- _Required work_: Below are the records; copy exactly the stretch from the line containing "max | 6 | timer_i.tif.count[3]" through the line containing "timing repair buffer,48,280,11.9", both ends included, and nothing else.

- _Data to use_:
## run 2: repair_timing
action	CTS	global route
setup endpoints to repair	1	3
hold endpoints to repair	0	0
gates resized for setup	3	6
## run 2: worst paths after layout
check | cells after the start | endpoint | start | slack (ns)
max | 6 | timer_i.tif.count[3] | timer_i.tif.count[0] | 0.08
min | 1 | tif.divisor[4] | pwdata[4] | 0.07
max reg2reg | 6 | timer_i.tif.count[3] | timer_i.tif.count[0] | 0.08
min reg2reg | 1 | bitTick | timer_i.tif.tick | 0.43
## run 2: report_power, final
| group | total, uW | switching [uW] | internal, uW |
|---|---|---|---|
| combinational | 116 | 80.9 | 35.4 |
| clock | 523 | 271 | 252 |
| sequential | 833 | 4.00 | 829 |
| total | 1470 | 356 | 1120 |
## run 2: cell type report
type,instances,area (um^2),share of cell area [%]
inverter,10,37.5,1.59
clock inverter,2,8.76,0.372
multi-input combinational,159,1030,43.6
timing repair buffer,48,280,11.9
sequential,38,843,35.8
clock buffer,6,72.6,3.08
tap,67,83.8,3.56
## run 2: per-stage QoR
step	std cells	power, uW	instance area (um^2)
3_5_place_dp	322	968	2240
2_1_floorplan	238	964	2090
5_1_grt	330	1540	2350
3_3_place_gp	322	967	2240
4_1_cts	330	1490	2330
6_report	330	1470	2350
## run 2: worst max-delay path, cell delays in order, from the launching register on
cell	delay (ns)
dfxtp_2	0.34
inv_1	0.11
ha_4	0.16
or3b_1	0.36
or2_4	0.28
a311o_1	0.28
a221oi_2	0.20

* * *

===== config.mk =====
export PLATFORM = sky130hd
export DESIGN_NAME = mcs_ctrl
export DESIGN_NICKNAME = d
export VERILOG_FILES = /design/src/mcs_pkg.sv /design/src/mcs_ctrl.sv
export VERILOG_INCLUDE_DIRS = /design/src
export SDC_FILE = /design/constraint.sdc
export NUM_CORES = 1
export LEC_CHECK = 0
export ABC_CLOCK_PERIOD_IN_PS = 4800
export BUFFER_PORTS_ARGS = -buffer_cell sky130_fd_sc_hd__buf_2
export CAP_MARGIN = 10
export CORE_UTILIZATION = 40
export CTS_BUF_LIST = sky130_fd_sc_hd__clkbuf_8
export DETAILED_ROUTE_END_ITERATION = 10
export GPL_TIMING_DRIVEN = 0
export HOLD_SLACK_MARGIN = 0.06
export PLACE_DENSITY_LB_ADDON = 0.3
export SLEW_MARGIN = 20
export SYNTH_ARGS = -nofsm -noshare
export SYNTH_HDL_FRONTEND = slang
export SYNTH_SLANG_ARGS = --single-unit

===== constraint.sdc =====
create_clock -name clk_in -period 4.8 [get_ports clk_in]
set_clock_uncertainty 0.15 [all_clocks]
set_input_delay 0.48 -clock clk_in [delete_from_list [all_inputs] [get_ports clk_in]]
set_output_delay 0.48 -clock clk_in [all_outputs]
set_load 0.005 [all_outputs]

--

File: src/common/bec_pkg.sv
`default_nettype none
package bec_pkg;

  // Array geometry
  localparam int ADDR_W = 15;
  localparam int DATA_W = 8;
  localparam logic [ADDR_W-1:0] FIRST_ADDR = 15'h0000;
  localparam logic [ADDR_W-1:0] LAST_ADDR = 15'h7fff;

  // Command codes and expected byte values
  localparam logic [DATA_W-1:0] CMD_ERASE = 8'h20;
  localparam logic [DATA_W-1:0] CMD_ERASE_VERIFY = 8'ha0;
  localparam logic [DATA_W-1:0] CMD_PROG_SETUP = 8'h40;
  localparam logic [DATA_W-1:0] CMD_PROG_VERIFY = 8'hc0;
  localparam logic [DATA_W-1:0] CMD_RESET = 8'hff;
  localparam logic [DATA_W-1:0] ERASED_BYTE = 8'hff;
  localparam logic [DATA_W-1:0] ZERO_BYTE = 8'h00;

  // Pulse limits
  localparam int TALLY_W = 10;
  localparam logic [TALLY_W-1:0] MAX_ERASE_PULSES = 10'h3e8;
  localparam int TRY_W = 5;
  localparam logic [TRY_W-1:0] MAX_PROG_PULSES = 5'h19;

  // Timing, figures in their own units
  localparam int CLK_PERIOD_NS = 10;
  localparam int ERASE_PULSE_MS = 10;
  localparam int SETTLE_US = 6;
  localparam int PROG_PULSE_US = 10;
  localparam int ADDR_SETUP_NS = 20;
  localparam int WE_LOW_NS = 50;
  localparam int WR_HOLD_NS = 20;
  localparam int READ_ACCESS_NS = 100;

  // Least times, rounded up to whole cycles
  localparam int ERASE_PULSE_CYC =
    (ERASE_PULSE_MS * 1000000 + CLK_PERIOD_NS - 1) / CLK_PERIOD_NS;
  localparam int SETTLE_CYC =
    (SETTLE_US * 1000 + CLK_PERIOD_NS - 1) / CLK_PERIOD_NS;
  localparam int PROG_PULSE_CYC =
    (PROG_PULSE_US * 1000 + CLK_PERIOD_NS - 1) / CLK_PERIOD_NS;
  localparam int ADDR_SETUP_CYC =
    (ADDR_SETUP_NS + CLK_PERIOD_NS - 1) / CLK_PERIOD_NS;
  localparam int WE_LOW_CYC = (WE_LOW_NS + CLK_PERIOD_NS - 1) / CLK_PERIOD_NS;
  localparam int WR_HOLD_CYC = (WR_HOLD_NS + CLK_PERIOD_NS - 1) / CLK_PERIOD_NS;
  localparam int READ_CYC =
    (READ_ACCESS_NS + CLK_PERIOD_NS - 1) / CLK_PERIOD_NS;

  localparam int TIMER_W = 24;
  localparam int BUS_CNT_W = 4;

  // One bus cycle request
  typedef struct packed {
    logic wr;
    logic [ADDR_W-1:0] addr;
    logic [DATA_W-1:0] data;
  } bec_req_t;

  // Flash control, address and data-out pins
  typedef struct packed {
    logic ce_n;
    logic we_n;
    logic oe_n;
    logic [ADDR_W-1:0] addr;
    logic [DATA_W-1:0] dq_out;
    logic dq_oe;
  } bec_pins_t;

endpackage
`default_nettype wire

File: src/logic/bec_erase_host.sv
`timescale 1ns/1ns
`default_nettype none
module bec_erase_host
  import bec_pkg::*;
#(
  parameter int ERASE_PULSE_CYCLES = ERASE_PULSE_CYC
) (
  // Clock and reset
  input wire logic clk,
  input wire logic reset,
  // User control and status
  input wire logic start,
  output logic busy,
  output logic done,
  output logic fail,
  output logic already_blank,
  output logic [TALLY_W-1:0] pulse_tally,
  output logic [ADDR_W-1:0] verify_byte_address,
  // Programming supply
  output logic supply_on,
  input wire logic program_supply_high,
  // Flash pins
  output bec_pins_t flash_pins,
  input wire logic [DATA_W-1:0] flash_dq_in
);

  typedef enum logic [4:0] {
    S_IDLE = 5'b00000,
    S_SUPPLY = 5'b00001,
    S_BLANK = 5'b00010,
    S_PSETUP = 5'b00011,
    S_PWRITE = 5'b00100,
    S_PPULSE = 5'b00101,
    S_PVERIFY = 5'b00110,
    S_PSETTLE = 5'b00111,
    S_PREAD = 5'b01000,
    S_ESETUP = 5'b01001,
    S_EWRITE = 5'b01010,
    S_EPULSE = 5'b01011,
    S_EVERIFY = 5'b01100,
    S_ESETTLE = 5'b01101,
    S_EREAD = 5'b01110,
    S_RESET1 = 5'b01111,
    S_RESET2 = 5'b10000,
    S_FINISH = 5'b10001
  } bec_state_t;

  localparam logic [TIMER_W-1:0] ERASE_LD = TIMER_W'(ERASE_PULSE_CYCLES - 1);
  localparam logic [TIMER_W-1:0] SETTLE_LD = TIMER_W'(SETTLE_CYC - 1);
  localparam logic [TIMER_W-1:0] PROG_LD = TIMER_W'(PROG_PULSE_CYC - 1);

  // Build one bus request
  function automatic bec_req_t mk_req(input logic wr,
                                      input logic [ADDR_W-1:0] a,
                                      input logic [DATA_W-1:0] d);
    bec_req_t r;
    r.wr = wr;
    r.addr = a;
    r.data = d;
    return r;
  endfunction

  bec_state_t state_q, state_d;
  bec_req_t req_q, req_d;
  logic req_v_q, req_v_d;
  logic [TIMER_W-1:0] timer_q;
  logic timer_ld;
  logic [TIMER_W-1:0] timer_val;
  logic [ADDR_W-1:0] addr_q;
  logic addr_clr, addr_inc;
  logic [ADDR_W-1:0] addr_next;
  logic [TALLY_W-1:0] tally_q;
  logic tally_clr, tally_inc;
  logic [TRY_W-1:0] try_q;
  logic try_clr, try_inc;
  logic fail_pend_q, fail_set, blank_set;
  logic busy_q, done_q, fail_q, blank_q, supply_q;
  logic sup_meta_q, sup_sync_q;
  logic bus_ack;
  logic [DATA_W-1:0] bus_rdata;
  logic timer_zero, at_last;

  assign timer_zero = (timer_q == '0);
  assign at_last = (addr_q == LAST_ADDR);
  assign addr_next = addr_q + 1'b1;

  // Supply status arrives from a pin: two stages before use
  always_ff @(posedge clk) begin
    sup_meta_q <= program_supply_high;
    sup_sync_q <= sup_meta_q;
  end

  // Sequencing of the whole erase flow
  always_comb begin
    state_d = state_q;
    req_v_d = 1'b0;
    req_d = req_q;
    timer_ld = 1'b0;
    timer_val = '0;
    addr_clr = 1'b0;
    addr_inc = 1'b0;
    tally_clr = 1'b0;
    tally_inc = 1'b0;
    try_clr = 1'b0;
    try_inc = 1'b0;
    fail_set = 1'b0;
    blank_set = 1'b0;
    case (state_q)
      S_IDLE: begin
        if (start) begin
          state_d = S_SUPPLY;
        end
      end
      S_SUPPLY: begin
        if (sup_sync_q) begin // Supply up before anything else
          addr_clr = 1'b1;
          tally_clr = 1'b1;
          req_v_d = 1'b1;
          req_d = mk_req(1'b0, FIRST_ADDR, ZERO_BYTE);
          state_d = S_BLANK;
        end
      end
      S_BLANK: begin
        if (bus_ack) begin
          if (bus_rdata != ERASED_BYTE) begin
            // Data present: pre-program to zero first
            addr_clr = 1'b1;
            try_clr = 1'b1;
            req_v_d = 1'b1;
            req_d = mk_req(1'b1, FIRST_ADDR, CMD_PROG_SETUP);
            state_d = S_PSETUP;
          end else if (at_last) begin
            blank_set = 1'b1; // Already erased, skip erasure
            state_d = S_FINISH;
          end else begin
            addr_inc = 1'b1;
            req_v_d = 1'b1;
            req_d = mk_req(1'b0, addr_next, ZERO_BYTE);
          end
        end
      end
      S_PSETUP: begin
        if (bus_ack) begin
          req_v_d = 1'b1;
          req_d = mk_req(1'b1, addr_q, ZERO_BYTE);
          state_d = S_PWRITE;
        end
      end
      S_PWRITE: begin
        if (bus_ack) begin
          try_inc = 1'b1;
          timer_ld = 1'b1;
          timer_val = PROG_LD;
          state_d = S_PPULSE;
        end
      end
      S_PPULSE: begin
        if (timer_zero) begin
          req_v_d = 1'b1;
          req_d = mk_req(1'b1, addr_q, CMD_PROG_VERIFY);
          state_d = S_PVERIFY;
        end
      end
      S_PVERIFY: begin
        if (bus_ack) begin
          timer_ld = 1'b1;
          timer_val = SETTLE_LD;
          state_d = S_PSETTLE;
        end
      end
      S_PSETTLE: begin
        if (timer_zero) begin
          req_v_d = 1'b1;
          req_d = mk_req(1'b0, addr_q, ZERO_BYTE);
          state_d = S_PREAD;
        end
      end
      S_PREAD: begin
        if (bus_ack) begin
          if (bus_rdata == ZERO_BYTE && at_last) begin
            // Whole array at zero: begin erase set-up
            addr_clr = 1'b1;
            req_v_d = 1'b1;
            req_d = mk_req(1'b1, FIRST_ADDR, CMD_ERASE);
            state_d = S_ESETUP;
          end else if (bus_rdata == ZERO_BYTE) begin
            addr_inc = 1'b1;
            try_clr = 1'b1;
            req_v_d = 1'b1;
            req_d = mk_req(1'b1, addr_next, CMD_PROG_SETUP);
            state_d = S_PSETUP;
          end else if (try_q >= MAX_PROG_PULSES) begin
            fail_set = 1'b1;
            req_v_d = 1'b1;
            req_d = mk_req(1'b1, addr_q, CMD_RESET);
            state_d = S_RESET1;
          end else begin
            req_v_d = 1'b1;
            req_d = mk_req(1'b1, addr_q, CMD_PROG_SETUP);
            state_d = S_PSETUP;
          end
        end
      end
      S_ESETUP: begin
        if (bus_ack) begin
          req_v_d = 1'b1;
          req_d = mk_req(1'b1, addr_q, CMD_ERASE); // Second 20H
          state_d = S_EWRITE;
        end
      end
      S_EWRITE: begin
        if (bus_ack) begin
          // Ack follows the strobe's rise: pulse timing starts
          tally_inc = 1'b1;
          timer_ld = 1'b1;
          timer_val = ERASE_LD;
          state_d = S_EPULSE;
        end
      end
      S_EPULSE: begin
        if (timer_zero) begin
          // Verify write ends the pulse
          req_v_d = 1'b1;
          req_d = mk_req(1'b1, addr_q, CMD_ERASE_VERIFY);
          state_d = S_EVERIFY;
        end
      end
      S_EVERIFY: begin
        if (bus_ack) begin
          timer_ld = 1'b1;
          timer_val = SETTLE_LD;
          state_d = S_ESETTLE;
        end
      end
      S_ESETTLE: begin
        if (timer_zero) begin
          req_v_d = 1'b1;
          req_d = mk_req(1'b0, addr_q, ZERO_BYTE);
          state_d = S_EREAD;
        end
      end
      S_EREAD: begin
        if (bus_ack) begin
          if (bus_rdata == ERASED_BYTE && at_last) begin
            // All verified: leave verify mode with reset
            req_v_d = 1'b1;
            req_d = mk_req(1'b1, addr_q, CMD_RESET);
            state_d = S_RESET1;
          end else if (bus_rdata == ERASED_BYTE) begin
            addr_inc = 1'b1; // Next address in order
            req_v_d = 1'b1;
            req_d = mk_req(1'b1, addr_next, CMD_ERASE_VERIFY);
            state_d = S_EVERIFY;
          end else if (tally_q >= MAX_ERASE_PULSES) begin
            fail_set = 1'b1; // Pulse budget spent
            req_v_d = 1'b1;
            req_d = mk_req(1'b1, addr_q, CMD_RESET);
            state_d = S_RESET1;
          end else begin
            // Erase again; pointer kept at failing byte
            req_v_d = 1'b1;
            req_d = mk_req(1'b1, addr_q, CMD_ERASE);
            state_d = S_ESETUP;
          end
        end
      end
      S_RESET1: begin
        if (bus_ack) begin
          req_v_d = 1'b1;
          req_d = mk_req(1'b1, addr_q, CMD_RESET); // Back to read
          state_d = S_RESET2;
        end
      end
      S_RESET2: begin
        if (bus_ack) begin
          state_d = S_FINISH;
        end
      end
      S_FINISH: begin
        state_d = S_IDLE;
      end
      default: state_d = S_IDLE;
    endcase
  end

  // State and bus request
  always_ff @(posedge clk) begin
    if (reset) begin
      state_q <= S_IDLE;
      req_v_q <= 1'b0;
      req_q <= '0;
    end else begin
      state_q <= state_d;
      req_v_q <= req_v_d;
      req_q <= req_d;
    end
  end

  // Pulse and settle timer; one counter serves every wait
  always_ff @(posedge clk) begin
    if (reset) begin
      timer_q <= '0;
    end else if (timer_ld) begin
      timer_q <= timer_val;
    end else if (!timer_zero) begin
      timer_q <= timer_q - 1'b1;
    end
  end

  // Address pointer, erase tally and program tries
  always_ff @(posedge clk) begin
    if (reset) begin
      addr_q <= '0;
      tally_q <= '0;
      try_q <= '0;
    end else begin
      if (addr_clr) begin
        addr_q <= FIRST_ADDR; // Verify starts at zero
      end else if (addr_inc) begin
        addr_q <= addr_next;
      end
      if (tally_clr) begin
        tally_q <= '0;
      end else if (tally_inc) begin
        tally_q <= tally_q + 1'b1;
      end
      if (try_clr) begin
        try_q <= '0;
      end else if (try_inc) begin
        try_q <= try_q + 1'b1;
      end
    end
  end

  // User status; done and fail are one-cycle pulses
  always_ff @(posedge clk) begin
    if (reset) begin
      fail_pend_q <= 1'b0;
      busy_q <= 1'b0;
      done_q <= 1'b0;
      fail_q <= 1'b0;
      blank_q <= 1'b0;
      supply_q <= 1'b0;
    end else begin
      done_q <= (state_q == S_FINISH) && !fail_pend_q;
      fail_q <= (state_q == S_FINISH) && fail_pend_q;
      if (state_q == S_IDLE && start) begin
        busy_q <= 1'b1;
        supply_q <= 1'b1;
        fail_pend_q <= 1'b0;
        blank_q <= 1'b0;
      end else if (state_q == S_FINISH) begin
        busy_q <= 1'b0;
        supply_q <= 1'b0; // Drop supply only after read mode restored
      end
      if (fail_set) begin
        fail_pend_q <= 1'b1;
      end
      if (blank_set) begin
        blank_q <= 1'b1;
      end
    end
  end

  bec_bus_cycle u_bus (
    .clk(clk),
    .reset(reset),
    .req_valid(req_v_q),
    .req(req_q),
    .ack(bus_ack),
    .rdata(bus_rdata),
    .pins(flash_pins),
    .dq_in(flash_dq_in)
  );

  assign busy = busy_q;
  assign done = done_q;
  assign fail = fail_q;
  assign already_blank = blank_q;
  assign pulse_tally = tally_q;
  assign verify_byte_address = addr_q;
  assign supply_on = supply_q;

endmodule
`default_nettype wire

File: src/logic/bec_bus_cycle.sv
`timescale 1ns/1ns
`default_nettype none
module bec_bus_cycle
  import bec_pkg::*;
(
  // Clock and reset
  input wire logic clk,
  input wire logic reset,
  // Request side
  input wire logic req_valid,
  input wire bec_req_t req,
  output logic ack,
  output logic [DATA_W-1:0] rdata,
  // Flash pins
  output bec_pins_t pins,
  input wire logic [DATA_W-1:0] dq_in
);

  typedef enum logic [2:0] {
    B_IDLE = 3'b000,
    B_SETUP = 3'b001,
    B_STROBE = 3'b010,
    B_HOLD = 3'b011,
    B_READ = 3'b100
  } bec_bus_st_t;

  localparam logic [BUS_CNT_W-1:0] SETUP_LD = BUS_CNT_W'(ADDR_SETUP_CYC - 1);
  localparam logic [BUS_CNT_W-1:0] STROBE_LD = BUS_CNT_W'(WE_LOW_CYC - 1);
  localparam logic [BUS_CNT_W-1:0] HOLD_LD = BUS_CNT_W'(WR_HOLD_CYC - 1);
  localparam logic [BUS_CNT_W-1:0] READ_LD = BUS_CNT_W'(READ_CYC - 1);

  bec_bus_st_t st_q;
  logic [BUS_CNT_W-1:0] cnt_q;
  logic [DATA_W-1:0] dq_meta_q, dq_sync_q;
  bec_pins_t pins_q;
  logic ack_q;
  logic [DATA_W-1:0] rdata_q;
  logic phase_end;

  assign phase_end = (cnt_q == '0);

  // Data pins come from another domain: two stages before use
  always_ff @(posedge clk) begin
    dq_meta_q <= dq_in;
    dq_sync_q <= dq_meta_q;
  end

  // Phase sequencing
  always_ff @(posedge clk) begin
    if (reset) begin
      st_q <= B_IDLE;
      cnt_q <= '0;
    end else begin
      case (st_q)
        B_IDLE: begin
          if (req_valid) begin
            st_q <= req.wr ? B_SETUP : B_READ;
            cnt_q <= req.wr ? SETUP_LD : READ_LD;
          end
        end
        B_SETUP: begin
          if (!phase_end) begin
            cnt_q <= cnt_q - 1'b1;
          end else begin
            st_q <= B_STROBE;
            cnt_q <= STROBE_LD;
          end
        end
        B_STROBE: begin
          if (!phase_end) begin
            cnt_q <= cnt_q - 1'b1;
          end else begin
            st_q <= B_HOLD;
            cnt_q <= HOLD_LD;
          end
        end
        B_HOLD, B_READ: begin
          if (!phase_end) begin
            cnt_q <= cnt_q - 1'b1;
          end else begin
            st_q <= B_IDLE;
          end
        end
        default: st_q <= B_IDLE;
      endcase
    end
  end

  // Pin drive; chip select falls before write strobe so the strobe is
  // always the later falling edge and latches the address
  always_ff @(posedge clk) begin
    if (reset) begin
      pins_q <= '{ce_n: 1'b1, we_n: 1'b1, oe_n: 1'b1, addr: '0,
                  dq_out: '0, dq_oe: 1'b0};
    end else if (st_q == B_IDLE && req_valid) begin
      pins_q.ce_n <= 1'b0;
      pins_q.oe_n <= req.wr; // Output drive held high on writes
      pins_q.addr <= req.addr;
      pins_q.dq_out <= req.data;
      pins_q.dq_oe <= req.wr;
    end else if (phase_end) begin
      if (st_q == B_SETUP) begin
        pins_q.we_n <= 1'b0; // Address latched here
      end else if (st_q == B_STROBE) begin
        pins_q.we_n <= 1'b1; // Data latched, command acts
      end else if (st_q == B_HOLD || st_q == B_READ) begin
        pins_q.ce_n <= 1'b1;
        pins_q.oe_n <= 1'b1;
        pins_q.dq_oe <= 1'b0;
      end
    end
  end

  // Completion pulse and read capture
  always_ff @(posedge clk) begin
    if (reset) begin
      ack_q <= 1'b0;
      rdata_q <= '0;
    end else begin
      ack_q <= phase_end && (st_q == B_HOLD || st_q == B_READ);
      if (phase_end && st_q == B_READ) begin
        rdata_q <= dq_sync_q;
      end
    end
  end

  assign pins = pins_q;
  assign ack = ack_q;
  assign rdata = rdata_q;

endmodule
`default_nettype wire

- _Solution for this task_:
max | 6 | timer_i.tif.count[3] | timer_i.tif.count[0] | 0.08
min | 1 | tif.divisor[4] | pwdata[4] | 0.07
max reg2reg | 6 | timer_i.tif.count[3] | timer_i.tif.count[0] | 0.08
min reg2reg | 1 | bitTick | timer_i.tif.tick | 0.43
## run 2: report_power, final
| group | total, uW | switching [uW] | internal, uW |
|---|---|---|---|
| combinational | 116 | 80.9 | 35.4 |
| clock | 523 | 271 | 252 |
| sequential | 833 | 4.00 | 829 |
| total | 1470 | 356 | 1120 |
## run 2: cell type report
type,instances,area (um^2),share of cell area [%]
inverter,10,37.5,1.59
clock inverter,2,8.76,0.372
multi-input combinational,159,1030,43.6
timing repair buffer,48,280,11.9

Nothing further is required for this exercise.